産業医変更の手続き方法とは?メリットや選び方、探し方も解説
絹川 千尋
監修者

日本産業衛生学会産業衛生専門医/日本医師会認定産業医/社会医学系指導

日本産業衛生学会指導医、社会医学系指導医、日本医師会認定産業医、メンタルヘルス法務主任者専属として勤務。その後中小企業を対象とした産業医として独立し、株式会社産業医システムズを設立。現在は統括産業医として、産業医に指導をしながら、チーム制による産業保健活動を行う。

産業医変更の手続き方法は?

1.前任者の解任から14日以内に新任者を選任する

産業医の選任義務が発生した日から14日以内に選任する必要があります。(労働安全衛生法第13条第1項) 前任者が辞任し、新しい産業医を選任する場合も同様に、解任した日から14日以内に届け出ましょう。

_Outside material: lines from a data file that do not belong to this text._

[src/rtl/rr_arbiter8.sv]
// -----------------------------------------------------------------------------
// rr_arbiter8 -- 8-way round-robin arbiter with hold-until-release grants.
//
// A pointer names the requester with the highest priority.  In IDLE the first
// set request bit is chosen, starting at the pointer and wrapping 7->0.  That
// requester gets a registered grant, and the pointer then moves to the slot
// just past it.  The grant is held until the owner raises done or drops its
// request.  There is always at least one idle cycle between two grants.
//
// Optional feature (macro ARB_TIMEOUT_EN): if the owner has not released by
// the MAX_HOLD-th cycle of its grant, the grant is forced off and timeout
// pulses for one cycle.  Without the macro, grants are unbounded and timeout
// is tied to 0.
//
// Parameters:
//   MAX_HOLD   grant cycles before a forced release (2..255, timeout build only)
//
// Ports:
//   clk        system clock, rising edge
//   rst        asynchronous reset, active-high
//   req[7:0]   level requests, bit k = requester k
//   done       owner finished (only looked at while a grant is active)
//   gnt_valid  a grant is active
//   gnt_idx    index of the granted requester, 0 when idle
//   gnt[7:0]   one-hot grant, 8'h00 when idle
//   timeout    one-cycle pulse on a forced release
// -----------------------------------------------------------------------------
module rr_arbiter8 #(
    parameter int unsigned MAX_HOLD = 16
) (
    input  logic       clk,
    input  logic       rst,
    input  logic [7:0] req,
    input  logic       done,
    output logic       gnt_valid,
    output logic [2:0] gnt_idx,
    output logic [7:0] gnt,
    output logic       timeout
);

    localparam logic [0:0] ST_IDLE = 1'b0;
    localparam logic [0:0] ST_BUSY = 1'b1;

    logic [0:0] state;
    logic [2:0] ptr;
    logic [2:0] pick_idx;
    logic       release_now;

`ifdef ARB_TIMEOUT_EN
    // The counter reaches HOLD_LAST during the MAX_HOLD-th grant cycle.
    localparam logic [7:0] HOLD_LAST = 8'(MAX_HOLD - 1);
    logic [7:0] hold_cnt;
`else
    logic [7:0] unused_hold_cfg;
    assign unused_hold_cfg = 8'(MAX_HOLD);
    assign timeout         = 1'b0;
`endif

    // Search starts at the pointer and walks upward mod 8.  The result is
    // only used when some request bit is set.
    function automatic logic [2:0] rr_pick(input logic [7:0] r, input logic [2:0] p);
        logic [2:0] sel;
        logic [2:0] cand;
        logic       found;
        sel   = p;
        found = 1'b0;
        for (int i = 0; i < 8; i++) begin
            cand = p + 3'(i);
            if (!found && r[cand]) begin
                sel   = cand;
                found = 1'b1;
            end
        end
        return sel;
    endfunction

    // Winner selection and the release condition for the current owner.
    always_comb begin
        pick_idx    = rr_pick(req, ptr);
        release_now = done || !req[gnt_idx];
    end

    // Arbitration state machine; every output is a register.
    always_ff @(posedge clk or posedge rst) begin
        if (rst) begin
            state     <= ST_IDLE;
            ptr       <= 3'd0;
            gnt_valid <= 1'b0;
            gnt_idx   <= 3'd0;
            gnt       <= 8'h00;
`ifdef ARB_TIMEOUT_EN
            timeout   <= 1'b0;
            hold_cnt  <= 8'd0;
`endif
        end else begin
            case (state)
                ST_IDLE: begin
`ifdef ARB_TIMEOUT_EN
                    timeout <= 1'b0;
`endif
                    if (|req) begin
                        state     <= ST_BUSY;
                        gnt_valid <= 1'b1;
                        gnt_idx   <= pick_idx;
                        gnt       <= 8'd1 << pick_idx;
                        ptr       <= pick_idx + 3'd1;
`ifdef ARB_TIMEOUT_EN
                        hold_cnt  <= 8'd0;
`endif
                    end else begin
                        state     <= ST_IDLE;
                        gnt_valid <= 1'b0;
                        gnt_idx   <= 3'd0;
                        gnt       <= 8'h00;
                    end
                end
                ST_BUSY: begin
                    // A normal release wins over a forced release in the same cycle.
                    if (release_now) begin
                        state     <= ST_IDLE;
                        gnt_valid <= 1'b0;
                        gnt_idx   <= 3'd0;
                        gnt       <= 8'h00;
`ifdef ARB_TIMEOUT_EN
                        timeout   <= 1'b0;
                    end else if (hold_cnt == HOLD_LAST) begin
                        state     <= ST_IDLE;
                        gnt_valid <= 1'b0;
                        gnt_idx   <= 3'd0;
                        gnt       <= 8'h00;
                        timeout   <= 1'b1;
                    end else begin
                        state     <= ST_BUSY;
                        hold_cnt  <= hold_cnt + 8'd1;
                        timeout   <= 1'b0;
                    end
`else
                    end else begin
                        state     <= ST_BUSY;
                    end
`endif
                end
                default: begin
                    state     <= ST_IDLE;
                    gnt_valid <= 1'b0;
                    gnt_idx   <= 3'd0;
                    gnt       <= 8'h00;
`ifdef ARB_TIMEOUT_EN
                    timeout   <= 1'b0;
`endif
                end
            endcase
        end
    end

endmodule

産業医選任の義務があるにも関わらず、産業医の不在期間の発生は避け、所轄の労働基準監督署へ産業医選任届を遅延なく届け出る必要があります。やむを得ず期日内に産業医を選任できそうにない、産業医選任届の提出が遅れてしまう場合には、あらかじめ所轄の労働基準監督署に伝えておきましょう。

2.「産業医選任報告書」など必要な書類を用意する

産業医の変更手続きの際には、下記の書類が必要です。また、医師であれば誰でも良いわけではなく、医師会の指定する研修会を修了するなどの要件が必要です。

  • 産業医選任報告書
  • 医師免許証の写し
  • 産業医研修の修了証の写し

産業医選任報告書は、労働基準監督署で取得する、もしくは厚生労働省のホームページからダウンロードすることが可能です。書式は、総括安全衛生管理者・安全管理者・衛生管理者の選任報告と同じものを使用します。

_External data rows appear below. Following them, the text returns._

## src/rtl/hazard_pkg.sv

```systemverilog
// Shared definitions for the pipeline hazard controller: FSM encoding,
// flush-penalty limits and the load-use dependency test.
package hazard_pkg;

  typedef enum logic [1:0] {
    ST_RUN      = 2'd0,
    ST_FLUSH    = 2'd1,
    ST_MEM_WAIT = 2'd2
  } state_t;

  localparam int BRANCH_PENALTY_DEFAULT = 2;
  localparam int BRANCH_PENALTY_MIN     = 1;
  localparam int BRANCH_PENALTY_MAX     = 4;

  // Wide enough for the largest remaining-flush count (MAX-1).
  localparam int CNT_W = 2;

  localparam logic [31:0] COUNT_MAX = 32'hFFFF_FFFF;

  function automatic logic load_use_hit(
    input logic       fd_valid,
    input logic [4:0] rs1,
    input logic [4:0] rs2,
    input logic       de_valid,
    input logic [4:0] rd,
    input logic       mem_read
  );
    return fd_valid & de_valid & mem_read & (rd != 5'd0) &
           ((rd == rs1) | (rd == rs2));
  endfunction

endpackage

```

## src/rtl/sat_counter32.sv

```systemverilog
// 32-bit event counter with synchronous clear and saturation at all-ones.
module sat_counter32
  import hazard_pkg::*;
(
  input  logic        clk_i,
  input  logic        rst_i,
  input  logic        clear_i,
  input  logic        inc_i,
  output logic [31:0] count_o
);

  logic [31:0] count_q;

  // Clear wins over increment; the count sticks at the top value.
  always_ff @(posedge clk_i) begin
    if (rst_i || clear_i) begin
      count_q <= '0;
    end else if (inc_i && (count_q != COUNT_MAX)) begin
      count_q <= count_q + 32'd1;
    end
  end

  assign count_o = count_q;

endmodule

```

## src/rtl/hazard_control_unit.sv

```systemverilog
// Pipeline hazard controller: memory-wait stalls, branch/jump flush
// sequencing and load-use interlock, plus stall/flush event counters.
//
// state     | meaning
// RUN       | normal issue; taken branches and load-use are resolved here
// FLUSH     | fetch/decode is bubbled while the remaining penalty drains
// MEM_WAIT  | whole front end held for data memory; penalty count is kept
module hazard_control_unit
  import hazard_pkg::*;
#(
  parameter int BRANCH_PENALTY = BRANCH_PENALTY_DEFAULT
) (
  input  logic        clk_i,
  input  logic        rst_i,
  input  logic        fd_valid_i,
  input  logic [4:0]  fd_rs1_i,
  input  logic [4:0]  fd_rs2_i,
  input  logic        de_valid_i,
  input  logic [4:0]  de_rd_i,
  input  logic        de_mem_read_i,
  input  logic        ex_branch_taken_i,
  input  logic        ex_jump_i,
  input  logic        mem_busy_i,
  input  logic        counter_clear_i,
  output logic        pc_stall_o,
  output logic        fd_stall_o,
  output logic        de_stall_o,
  output logic        fd_flush_o,
  output logic        de_flush_o,
  output logic        em_stall_o,
  output logic [1:0]  state_o,
  output logic [31:0] stall_count_o,
  output logic [31:0] flush_count_o
);

  // Out-of-range penalties are pulled back into the legal window.
  localparam int PENALTY_EFF =
    (BRANCH_PENALTY < BRANCH_PENALTY_MIN) ? BRANCH_PENALTY_MIN :
    (BRANCH_PENALTY > BRANCH_PENALTY_MAX) ? BRANCH_PENALTY_MAX :
    BRANCH_PENALTY;
  localparam logic [CNT_W-1:0] RELOAD     = CNT_W'(PENALTY_EFF - 1);
  localparam state_t           AFTER_TAKEN = (PENALTY_EFF > 1) ? ST_FLUSH : ST_RUN;

  state_t           state_q, state_d;
  logic [CNT_W-1:0] cnt_q, cnt_d;
  logic             taken;
  logic             load_use;
  logic             flush_inc;
  logic             eval_run;
  logic             eval_flush;

  assign taken    = de_valid_i & (ex_branch_taken_i | ex_jump_i);
  assign load_use = load_use_hit(fd_valid_i, fd_rs1_i, fd_rs2_i,
                                 de_valid_i, de_rd_i, de_mem_read_i);

  // Leaving MEM_WAIT resumes whichever mode the preserved count implies.
  assign eval_run   = (state_q == ST_RUN)   || ((state_q == ST_MEM_WAIT) && (cnt_q == '0));
  assign eval_flush = (state_q == ST_FLUSH) || ((state_q == ST_MEM_WAIT) && (cnt_q != '0));

  always_ff @(posedge clk_i) begin
    if (rst_i) begin
      state_q <= ST_RUN;
      cnt_q   <= '0;
    end else begin
      state_q <= state_d;
      cnt_q   <= cnt_d;
    end
  end

  always_comb begin
    state_d    = ST_RUN;
    cnt_d      = cnt_q;
    pc_stall_o = 1'b0;
    fd_stall_o = 1'b0;
    de_stall_o = 1'b0;
    em_stall_o = 1'b0;
    fd_flush_o = 1'b0;
    de_flush_o = 1'b0;
    flush_inc  = 1'b0;

    if (rst_i) begin
      state_d = ST_RUN;
      cnt_d   = '0;
    end else if (mem_busy_i) begin
      pc_stall_o = 1'b1;
      fd_stall_o = 1'b1;
      de_stall_o = 1'b1;
      em_stall_o = 1'b1;
      state_d    = ST_MEM_WAIT;
    end else if (eval_flush) begin
      fd_flush_o = 1'b1;
      if (taken) begin
        de_flush_o = 1'b1;
        flush_inc  = 1'b1;
        cnt_d      = RELOAD;
        state_d    = AFTER_TAKEN;
      end else if (cnt_q <= CNT_W'(1)) begin
        cnt_d   = '0;
        state_d = ST_RUN;
      end else begin
        cnt_d   = cnt_q - CNT_W'(1);
        state_d = ST_FLUSH;
      end
    end else if (eval_run) begin
      if (taken) begin
        fd_flush_o = 1'b1;
        de_flush_o = 1'b1;
        flush_inc  = 1'b1;
        cnt_d      = RELOAD;
        state_d    = AFTER_TAKEN;
      end else if (load_use) begin
        pc_stall_o = 1'b1;
        fd_stall_o = 1'b1;
        de_flush_o = 1'b1;
        state_d    = ST_RUN;
      end else begin
        state_d = ST_RUN;
      end
    end else begin
      state_d = ST_RUN;
      cnt_d   = '0;
    end
  end

  assign state_o = state_q;

  sat_counter32 u_stall_cnt (
    .clk_i   (clk_i),
    .rst_i   (rst_i),
    .clear_i (counter_clear_i),
    .inc_i   (pc_stall_o),
    .count_o (stall_count_o)
  );

  sat_counter32 u_flush_cnt (
    .clk_i   (clk_i),
    .rst_i   (rst_i),
    .clear_i (counter_clear_i),
    .inc_i   (flush_inc),
    .count_o (flush_count_o)
  );

endmodule

```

【産業医選任報告様式】総括安全衛生管理者・安全管理者・衛生管理者・産業医選任報告(厚生労働省)

3.労働基準監督署に届け出る

「産業医選任報告書」の届出の方法は下記の方法があります。

  1. 所轄の労働基準監督署の窓口へ直接提出
  2. 郵送で届け出る

下記の様式をダウンロードし、事前に記入し提出します。

総括安全衛生管理者・安全管理者・衛生管理者・産業医選任報告(厚生労働省)

・e-Gov電子申請

e-Gov電子申請とは、紙で行われている届出をインターネット上で行えるものです。現在は電子申請と紙での申請の2種ですが、一部が2025年1月より電子申請での報告が義務化される予定です。24時間申請でき、労働基準監督署の窓口に出向く必要がないため、時間を有効活用できます。

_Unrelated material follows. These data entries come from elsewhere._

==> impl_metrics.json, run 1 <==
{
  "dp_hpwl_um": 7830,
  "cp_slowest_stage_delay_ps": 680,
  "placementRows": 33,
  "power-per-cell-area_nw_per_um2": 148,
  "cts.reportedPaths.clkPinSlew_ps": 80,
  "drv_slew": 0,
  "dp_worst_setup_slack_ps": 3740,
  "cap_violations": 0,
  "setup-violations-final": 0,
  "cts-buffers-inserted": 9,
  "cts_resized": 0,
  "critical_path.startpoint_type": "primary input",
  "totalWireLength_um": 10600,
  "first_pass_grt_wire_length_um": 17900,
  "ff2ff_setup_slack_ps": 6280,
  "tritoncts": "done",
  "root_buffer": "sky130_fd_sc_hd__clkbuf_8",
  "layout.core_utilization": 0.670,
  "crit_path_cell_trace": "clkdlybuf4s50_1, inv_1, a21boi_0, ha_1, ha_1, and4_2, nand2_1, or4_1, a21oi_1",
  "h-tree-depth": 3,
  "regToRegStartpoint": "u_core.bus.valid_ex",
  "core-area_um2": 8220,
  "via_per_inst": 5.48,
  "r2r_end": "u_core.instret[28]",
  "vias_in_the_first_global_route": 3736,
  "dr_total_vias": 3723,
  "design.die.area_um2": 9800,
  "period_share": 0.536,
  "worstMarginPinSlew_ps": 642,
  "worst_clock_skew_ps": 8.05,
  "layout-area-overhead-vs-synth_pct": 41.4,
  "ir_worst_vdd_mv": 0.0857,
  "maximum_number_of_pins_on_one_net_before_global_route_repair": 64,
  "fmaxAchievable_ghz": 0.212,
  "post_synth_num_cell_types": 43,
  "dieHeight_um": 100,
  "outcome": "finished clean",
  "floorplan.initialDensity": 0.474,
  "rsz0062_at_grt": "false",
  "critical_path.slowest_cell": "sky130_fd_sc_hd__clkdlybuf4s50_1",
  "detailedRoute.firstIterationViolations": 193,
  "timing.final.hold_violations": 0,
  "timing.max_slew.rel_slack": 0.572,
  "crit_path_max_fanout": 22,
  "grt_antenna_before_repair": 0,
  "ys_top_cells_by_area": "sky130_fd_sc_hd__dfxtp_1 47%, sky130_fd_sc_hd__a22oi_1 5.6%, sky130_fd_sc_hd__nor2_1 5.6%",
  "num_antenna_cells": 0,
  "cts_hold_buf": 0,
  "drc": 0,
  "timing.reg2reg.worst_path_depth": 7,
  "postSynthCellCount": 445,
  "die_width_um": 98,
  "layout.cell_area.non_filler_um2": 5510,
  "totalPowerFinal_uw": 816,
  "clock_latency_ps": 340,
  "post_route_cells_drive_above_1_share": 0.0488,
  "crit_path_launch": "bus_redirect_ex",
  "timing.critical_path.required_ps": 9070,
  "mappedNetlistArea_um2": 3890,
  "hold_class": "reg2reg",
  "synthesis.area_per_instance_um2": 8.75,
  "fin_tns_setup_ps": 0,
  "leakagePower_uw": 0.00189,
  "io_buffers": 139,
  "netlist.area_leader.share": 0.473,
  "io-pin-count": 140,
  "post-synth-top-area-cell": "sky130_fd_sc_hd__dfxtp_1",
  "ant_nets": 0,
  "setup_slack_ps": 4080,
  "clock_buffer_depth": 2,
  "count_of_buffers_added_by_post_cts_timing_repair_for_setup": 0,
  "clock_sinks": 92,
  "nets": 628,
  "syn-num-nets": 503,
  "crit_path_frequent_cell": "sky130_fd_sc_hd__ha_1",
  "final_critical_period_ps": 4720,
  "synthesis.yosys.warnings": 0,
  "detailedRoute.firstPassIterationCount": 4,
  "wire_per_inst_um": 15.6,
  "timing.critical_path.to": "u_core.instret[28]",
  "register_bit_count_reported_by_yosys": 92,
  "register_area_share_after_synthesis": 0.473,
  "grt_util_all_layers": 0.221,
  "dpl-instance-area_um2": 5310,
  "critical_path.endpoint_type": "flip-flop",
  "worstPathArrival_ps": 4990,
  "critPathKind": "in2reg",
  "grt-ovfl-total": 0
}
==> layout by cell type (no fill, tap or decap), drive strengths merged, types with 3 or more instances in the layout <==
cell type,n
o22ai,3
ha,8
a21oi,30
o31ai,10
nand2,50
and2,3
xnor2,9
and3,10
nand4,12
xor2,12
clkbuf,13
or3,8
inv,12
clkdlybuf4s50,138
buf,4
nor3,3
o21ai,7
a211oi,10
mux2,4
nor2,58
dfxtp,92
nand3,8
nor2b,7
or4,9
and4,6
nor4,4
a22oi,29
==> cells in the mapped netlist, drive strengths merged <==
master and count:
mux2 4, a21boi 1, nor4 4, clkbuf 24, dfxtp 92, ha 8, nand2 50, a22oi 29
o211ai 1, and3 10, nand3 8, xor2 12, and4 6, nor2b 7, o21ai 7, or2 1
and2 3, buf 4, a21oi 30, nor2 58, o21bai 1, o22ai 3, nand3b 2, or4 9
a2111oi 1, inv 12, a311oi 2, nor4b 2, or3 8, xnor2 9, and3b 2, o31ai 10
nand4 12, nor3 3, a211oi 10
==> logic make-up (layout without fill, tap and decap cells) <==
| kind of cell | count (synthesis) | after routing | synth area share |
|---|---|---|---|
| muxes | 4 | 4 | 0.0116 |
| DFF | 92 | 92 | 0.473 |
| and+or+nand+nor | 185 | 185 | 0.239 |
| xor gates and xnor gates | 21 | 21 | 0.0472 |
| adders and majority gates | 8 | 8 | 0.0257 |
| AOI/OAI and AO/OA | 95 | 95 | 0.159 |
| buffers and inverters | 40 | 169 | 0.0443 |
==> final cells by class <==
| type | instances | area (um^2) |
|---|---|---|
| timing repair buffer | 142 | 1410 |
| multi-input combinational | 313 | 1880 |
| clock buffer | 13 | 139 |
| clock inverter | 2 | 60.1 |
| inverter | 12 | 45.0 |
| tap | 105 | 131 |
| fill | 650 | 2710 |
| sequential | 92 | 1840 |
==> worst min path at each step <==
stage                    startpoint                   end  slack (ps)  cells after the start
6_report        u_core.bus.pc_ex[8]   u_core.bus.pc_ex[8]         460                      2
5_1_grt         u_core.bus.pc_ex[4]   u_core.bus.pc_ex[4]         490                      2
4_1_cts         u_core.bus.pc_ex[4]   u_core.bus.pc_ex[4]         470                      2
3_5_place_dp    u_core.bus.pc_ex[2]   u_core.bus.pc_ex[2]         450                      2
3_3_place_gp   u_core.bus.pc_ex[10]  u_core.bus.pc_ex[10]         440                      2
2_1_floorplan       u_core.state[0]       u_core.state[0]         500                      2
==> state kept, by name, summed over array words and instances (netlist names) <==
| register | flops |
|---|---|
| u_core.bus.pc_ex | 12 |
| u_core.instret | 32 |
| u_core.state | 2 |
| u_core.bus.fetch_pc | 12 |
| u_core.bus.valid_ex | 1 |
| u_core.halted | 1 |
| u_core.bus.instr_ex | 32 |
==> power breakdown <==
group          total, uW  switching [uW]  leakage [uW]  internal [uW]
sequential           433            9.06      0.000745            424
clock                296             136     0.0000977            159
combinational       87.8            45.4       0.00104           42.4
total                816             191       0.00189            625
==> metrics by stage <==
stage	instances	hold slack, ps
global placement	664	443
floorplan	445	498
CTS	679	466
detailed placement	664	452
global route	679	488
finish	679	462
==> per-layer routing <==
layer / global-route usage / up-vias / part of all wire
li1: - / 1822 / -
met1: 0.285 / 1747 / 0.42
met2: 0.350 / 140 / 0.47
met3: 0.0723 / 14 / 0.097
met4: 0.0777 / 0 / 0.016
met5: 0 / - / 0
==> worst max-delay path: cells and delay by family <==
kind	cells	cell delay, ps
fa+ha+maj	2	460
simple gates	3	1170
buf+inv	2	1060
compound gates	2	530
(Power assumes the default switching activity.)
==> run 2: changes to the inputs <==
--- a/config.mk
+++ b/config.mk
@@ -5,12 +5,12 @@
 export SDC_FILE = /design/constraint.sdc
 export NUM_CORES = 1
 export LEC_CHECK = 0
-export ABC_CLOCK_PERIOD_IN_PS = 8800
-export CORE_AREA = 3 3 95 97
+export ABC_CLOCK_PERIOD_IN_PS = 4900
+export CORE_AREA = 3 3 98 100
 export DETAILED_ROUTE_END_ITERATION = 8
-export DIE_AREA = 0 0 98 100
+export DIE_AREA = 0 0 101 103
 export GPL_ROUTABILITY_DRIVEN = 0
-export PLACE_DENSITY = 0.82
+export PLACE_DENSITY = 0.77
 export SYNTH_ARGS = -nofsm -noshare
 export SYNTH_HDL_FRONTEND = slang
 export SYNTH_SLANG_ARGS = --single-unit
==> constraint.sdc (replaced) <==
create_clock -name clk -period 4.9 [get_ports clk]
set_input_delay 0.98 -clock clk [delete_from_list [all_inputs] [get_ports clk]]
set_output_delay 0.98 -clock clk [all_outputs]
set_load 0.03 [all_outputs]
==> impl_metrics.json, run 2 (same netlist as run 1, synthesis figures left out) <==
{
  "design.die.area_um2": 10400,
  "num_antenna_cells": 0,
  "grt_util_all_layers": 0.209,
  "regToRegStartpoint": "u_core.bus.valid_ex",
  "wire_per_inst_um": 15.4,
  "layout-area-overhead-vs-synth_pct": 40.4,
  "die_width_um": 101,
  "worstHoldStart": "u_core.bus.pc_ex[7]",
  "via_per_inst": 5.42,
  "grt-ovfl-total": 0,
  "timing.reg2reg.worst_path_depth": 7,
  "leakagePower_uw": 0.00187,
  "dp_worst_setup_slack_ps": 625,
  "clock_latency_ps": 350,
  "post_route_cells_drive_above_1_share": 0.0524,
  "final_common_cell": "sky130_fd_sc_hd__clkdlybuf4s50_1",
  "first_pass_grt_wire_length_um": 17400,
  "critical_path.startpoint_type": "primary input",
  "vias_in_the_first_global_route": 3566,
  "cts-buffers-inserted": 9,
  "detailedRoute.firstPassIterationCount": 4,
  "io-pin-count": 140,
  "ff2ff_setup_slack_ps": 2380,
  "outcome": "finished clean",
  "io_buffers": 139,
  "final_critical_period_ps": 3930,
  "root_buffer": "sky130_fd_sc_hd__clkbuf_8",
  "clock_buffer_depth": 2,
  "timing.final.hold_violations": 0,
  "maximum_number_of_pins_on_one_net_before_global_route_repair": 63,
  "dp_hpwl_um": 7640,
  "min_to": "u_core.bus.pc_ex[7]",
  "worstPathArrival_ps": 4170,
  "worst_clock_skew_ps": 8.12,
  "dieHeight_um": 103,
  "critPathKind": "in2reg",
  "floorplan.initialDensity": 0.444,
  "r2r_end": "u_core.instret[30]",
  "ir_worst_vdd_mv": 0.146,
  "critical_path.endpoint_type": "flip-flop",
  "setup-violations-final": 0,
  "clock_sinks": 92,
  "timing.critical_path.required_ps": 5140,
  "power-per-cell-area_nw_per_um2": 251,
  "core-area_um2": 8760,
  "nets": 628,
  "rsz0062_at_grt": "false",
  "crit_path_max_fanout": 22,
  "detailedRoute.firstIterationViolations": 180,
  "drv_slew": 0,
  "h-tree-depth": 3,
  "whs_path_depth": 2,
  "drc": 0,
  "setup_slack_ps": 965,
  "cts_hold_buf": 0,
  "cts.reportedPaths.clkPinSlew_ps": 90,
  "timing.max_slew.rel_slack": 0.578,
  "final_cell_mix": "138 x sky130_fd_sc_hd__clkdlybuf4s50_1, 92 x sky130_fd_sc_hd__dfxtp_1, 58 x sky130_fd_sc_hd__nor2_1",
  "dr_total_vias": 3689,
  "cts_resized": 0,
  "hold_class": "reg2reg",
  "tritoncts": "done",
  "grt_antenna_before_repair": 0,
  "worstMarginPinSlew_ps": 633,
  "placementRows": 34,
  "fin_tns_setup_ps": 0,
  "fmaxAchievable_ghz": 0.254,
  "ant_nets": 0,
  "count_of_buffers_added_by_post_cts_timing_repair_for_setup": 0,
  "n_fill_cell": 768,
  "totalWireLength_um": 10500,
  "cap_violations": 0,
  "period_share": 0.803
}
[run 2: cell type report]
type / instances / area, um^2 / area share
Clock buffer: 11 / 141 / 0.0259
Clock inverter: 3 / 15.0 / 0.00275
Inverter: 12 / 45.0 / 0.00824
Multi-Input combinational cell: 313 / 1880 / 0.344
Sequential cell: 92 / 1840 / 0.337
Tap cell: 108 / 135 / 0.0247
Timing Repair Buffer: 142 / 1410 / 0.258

労働安全衛生関係の一部の手続の電子申請が義務化(厚生労働省)

【電子申請】労働安全衛生法関係の届出・申請等帳票印刷に係る入力支援サービス(厚生労働省

4.安全衛生委員会に報告する

産業医を解任・変更した際、事業者はその事実と理由を1ヶ月以内に安全衛生委員会に報告するよう、労働安全衛生法第13条第4項に定められています。安全衛生委員会を活用し産業医の紹介、産業医職務の理解を得る機会としましょう。

産業医変更が認められないケースも

基本的に産業医の変更はいつでも可能ですが、変更が認められないケースも存在します。産業医の職務は労働者の健康を守ることであり、利益を求める企業の意見に反する助言を出す場合もありますが、それを理由に交代や解任はできません。

労働安全衛生規則において下記のとおり定められています。

事業者は、産業医が法第13条第5項の規定による勧告をしたこと又は前項の規定による勧告、指導若しくは助言をしたことを理由として、産業医に対し、解任その他不利益な取扱いをしないようにしなければならない。(労働安全衛生規則第14条)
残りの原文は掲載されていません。